** Study material follows **
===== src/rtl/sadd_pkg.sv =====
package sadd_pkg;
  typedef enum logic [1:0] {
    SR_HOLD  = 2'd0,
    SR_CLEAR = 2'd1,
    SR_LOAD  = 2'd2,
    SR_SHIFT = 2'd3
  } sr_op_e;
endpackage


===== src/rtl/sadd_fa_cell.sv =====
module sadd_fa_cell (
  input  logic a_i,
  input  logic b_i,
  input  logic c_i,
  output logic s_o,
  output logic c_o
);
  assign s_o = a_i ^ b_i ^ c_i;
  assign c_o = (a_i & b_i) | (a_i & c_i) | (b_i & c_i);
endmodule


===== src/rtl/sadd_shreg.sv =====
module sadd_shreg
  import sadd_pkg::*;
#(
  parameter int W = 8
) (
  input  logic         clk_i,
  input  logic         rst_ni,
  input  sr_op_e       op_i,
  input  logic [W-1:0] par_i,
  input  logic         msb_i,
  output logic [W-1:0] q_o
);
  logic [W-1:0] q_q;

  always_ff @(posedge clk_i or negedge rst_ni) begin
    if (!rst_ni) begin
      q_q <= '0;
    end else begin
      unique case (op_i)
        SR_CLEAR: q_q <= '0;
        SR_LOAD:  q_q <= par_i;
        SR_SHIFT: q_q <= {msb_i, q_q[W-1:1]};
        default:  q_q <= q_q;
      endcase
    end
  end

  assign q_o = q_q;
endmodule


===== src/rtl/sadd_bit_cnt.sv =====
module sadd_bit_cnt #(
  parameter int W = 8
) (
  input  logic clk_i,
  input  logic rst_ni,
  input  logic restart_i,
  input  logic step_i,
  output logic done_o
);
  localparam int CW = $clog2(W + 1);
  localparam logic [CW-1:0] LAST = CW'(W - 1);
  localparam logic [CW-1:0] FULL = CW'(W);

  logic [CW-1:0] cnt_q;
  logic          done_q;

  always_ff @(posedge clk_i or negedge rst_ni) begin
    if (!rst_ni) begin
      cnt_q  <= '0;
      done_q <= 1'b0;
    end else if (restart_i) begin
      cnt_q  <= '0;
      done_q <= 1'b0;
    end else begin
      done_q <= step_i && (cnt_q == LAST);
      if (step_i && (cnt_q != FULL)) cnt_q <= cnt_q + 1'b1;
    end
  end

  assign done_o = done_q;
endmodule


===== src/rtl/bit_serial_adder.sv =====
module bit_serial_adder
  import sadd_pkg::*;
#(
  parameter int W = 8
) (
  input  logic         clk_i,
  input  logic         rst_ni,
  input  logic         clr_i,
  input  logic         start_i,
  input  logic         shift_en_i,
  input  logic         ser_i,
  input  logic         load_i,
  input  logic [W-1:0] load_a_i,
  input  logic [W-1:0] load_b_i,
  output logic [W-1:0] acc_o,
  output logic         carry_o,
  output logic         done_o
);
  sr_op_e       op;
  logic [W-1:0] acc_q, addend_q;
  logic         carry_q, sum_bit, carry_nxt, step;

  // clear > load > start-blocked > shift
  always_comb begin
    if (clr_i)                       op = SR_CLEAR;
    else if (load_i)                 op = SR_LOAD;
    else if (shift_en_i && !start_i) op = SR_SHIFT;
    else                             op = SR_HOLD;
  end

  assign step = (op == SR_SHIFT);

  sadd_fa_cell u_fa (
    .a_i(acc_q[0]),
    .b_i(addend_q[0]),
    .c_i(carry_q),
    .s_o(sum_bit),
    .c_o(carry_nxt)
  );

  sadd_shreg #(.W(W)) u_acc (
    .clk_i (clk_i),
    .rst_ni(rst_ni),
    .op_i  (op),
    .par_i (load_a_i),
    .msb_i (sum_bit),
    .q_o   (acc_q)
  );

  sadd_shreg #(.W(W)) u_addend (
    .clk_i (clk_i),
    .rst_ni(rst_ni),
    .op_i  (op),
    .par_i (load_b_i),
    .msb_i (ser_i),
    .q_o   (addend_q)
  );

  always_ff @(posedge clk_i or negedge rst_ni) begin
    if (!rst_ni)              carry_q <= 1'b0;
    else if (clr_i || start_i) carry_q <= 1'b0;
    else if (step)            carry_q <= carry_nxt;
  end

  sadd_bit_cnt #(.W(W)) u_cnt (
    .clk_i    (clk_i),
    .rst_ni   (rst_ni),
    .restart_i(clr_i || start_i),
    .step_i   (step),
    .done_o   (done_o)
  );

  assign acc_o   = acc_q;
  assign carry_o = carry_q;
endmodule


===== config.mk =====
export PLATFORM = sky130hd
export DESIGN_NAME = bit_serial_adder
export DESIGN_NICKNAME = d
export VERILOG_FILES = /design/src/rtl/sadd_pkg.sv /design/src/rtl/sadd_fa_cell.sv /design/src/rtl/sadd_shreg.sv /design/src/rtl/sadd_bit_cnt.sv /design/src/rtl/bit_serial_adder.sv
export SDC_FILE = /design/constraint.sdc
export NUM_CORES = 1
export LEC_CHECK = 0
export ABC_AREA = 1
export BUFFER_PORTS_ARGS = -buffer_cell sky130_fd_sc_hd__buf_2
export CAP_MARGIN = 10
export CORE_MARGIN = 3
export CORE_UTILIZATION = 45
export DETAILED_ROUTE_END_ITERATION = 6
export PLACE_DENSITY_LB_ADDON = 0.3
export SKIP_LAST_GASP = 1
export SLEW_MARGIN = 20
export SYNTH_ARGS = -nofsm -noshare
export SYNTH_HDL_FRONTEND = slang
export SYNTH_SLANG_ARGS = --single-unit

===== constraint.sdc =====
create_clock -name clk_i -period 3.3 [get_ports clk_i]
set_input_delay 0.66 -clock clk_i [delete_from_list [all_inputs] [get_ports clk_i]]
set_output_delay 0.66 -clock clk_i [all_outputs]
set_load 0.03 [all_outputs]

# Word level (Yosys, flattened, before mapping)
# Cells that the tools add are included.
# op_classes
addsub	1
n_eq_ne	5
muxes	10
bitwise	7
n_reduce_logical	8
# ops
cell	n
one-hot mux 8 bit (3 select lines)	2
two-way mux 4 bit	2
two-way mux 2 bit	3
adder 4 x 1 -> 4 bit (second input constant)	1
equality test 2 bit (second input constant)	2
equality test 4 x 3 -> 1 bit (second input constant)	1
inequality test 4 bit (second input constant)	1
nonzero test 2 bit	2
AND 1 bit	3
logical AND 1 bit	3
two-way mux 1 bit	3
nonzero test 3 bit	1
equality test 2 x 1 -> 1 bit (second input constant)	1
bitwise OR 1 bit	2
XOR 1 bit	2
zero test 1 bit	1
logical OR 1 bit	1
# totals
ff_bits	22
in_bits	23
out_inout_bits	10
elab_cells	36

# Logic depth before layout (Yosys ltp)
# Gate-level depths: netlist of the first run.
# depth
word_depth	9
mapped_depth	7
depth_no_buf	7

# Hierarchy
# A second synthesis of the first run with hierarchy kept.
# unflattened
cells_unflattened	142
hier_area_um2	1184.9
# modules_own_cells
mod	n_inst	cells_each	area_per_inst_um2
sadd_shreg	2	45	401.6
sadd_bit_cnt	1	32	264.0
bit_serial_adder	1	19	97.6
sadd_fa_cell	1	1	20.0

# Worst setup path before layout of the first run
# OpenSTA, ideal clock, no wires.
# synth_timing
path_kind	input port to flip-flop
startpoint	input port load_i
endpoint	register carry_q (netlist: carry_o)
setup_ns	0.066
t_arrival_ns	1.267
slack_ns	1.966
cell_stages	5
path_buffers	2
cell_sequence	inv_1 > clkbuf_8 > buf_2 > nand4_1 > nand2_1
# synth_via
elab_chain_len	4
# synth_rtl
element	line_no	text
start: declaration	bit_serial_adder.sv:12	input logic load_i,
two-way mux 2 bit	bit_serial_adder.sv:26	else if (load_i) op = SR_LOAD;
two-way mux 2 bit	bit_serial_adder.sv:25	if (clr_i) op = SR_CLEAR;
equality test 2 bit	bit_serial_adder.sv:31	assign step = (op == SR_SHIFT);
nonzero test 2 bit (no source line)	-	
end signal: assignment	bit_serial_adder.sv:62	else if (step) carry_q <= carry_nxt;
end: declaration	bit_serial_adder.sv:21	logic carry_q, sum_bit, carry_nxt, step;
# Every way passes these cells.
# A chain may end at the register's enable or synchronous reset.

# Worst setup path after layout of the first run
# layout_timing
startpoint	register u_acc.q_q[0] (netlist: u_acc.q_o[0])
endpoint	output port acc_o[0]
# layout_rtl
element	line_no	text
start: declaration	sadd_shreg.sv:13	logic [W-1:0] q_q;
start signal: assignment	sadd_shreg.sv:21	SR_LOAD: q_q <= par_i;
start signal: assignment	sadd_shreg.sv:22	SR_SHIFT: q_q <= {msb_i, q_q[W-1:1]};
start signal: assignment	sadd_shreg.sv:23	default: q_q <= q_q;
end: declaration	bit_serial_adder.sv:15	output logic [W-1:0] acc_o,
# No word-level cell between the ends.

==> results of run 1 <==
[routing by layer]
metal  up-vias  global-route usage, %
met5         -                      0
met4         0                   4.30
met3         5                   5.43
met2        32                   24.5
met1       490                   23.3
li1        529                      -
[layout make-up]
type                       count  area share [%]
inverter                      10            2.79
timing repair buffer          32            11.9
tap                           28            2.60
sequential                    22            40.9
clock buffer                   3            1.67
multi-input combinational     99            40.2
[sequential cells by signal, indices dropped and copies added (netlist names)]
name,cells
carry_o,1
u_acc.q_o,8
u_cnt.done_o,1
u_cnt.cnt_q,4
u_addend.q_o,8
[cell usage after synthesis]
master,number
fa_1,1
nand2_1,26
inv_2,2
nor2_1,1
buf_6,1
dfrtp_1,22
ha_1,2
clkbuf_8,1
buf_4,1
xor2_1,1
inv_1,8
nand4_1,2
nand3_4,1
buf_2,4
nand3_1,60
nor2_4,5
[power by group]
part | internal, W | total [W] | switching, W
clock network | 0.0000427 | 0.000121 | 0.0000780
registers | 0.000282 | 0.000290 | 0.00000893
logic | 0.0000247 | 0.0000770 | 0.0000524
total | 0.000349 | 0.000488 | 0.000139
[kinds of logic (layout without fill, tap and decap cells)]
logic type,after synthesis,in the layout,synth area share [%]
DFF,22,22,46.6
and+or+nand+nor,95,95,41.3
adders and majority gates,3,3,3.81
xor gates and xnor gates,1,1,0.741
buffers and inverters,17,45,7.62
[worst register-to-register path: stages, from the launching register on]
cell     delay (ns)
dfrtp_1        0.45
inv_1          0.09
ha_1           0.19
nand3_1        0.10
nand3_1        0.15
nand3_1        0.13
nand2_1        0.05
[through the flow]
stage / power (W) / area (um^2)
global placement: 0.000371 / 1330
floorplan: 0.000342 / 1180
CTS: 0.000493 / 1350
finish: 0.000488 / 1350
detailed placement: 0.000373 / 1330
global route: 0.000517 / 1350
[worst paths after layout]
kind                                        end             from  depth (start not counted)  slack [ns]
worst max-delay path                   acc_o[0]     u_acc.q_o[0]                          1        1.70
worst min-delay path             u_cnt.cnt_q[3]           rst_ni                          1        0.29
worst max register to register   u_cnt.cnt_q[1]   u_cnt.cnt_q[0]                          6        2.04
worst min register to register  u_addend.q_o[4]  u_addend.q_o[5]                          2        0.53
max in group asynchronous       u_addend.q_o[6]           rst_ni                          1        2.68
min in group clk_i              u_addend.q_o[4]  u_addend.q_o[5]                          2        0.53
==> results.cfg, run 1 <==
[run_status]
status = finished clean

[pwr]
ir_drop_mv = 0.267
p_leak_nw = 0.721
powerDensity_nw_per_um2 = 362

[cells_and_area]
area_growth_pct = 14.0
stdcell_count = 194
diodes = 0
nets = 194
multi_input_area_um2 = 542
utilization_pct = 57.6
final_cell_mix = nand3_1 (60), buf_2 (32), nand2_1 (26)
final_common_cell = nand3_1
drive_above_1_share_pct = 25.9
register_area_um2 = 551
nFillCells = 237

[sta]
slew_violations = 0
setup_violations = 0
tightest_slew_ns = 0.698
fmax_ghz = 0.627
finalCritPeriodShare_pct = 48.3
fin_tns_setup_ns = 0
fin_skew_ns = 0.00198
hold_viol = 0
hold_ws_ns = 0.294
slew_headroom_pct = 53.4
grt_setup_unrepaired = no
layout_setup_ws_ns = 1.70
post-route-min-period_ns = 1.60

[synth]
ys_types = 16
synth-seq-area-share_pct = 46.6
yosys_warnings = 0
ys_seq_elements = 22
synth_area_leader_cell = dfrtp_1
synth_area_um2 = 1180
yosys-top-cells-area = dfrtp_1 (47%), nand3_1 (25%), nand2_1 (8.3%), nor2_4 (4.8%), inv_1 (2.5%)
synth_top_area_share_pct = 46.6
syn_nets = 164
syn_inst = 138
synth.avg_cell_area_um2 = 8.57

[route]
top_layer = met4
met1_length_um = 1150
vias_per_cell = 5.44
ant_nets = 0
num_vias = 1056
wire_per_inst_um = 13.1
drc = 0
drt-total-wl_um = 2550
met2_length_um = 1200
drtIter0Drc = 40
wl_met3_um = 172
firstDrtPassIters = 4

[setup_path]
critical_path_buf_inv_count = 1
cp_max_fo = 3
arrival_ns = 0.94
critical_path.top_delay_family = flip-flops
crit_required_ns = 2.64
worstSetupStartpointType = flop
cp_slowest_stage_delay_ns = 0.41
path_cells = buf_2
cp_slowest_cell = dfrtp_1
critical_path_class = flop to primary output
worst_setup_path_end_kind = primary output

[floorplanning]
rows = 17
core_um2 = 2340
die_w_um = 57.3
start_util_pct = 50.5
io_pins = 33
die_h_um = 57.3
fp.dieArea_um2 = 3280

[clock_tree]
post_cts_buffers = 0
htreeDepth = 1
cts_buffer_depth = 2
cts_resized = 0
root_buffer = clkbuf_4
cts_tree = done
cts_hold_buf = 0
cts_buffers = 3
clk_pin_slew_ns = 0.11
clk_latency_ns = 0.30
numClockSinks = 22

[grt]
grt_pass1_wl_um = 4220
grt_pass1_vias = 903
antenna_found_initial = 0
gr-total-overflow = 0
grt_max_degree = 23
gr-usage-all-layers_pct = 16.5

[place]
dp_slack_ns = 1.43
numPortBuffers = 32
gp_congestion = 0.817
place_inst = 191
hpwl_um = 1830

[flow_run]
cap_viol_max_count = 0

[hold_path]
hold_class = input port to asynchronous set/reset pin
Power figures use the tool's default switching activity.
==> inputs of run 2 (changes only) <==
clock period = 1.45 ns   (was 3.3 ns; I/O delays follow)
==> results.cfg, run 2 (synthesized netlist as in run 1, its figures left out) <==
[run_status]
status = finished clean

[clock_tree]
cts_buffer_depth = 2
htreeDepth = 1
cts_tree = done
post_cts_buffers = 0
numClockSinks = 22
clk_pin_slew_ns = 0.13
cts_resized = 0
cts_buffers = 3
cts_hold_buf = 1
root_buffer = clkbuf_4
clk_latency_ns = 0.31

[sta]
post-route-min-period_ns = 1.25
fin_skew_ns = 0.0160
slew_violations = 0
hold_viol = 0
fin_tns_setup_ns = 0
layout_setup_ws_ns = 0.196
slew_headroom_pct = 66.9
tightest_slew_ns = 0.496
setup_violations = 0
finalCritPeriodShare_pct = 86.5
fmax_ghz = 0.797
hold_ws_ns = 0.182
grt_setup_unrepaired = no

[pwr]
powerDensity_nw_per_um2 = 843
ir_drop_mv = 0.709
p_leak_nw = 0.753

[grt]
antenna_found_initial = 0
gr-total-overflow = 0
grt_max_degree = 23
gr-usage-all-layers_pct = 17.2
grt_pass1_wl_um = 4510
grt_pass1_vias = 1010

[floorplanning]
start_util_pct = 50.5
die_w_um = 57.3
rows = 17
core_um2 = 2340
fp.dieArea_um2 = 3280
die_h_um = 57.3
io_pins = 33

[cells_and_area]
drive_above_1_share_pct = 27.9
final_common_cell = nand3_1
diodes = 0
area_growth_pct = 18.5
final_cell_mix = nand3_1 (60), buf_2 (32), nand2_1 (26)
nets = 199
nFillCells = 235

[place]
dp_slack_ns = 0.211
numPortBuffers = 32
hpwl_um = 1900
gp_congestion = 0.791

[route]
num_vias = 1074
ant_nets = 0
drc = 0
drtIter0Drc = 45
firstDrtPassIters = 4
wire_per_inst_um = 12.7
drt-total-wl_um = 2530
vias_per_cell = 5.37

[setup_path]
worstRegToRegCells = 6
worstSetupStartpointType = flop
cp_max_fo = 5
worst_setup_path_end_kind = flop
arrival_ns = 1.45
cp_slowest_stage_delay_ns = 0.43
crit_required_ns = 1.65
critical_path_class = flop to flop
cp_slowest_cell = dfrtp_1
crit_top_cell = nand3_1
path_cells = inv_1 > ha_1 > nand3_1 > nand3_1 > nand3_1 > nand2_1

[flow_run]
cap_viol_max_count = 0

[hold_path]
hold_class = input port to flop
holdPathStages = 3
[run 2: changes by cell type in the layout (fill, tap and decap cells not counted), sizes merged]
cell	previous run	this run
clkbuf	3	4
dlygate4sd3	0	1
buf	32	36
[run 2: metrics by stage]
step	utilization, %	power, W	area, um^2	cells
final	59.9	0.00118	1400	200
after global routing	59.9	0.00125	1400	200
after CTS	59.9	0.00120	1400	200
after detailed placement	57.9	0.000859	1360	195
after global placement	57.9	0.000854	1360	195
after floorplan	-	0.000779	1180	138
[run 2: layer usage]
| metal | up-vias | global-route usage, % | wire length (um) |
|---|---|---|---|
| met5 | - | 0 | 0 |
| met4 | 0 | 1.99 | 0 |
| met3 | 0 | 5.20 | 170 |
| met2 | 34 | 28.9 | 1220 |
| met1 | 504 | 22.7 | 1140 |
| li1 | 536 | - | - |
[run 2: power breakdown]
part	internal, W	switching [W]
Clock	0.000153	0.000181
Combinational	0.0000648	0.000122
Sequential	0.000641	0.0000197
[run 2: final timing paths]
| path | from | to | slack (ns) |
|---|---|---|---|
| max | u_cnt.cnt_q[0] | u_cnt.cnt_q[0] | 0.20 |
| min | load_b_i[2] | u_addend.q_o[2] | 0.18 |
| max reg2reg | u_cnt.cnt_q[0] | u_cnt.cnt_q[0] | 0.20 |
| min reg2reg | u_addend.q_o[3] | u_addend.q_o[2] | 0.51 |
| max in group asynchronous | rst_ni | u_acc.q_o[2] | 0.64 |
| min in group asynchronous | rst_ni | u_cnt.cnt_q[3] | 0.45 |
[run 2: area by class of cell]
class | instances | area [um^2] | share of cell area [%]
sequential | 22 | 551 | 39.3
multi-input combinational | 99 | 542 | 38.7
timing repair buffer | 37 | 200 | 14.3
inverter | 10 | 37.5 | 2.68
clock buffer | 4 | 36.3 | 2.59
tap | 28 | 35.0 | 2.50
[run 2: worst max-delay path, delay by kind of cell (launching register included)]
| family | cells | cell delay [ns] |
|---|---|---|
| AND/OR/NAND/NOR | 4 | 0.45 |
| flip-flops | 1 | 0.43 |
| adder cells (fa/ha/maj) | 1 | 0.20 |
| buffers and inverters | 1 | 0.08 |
** End of Study material **
** Study material follows **
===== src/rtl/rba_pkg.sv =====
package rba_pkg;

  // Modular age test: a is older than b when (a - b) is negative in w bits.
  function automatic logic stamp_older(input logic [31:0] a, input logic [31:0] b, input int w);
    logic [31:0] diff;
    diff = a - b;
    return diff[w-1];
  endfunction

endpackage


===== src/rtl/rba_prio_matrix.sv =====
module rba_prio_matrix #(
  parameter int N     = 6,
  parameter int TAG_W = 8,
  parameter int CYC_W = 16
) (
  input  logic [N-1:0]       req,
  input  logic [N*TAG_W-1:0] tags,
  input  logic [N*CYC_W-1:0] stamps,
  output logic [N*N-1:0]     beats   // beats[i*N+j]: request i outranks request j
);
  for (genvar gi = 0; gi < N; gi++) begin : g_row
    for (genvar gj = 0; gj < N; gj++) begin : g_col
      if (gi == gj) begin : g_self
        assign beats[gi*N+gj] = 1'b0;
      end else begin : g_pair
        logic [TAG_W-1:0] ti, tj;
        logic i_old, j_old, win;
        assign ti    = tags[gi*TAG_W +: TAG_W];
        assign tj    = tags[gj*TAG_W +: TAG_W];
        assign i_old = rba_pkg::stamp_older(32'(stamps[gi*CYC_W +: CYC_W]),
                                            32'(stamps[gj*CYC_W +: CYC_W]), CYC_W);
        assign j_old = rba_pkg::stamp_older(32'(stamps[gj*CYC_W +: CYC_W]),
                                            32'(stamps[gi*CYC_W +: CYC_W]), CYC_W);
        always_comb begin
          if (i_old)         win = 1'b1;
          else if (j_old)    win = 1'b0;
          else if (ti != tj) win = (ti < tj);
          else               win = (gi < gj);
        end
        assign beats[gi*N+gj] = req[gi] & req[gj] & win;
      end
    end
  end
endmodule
** End of Study material **
- What you should do: Determine the number of lines above that include the word "usage"; the reply is that number only.

- Your solution: 6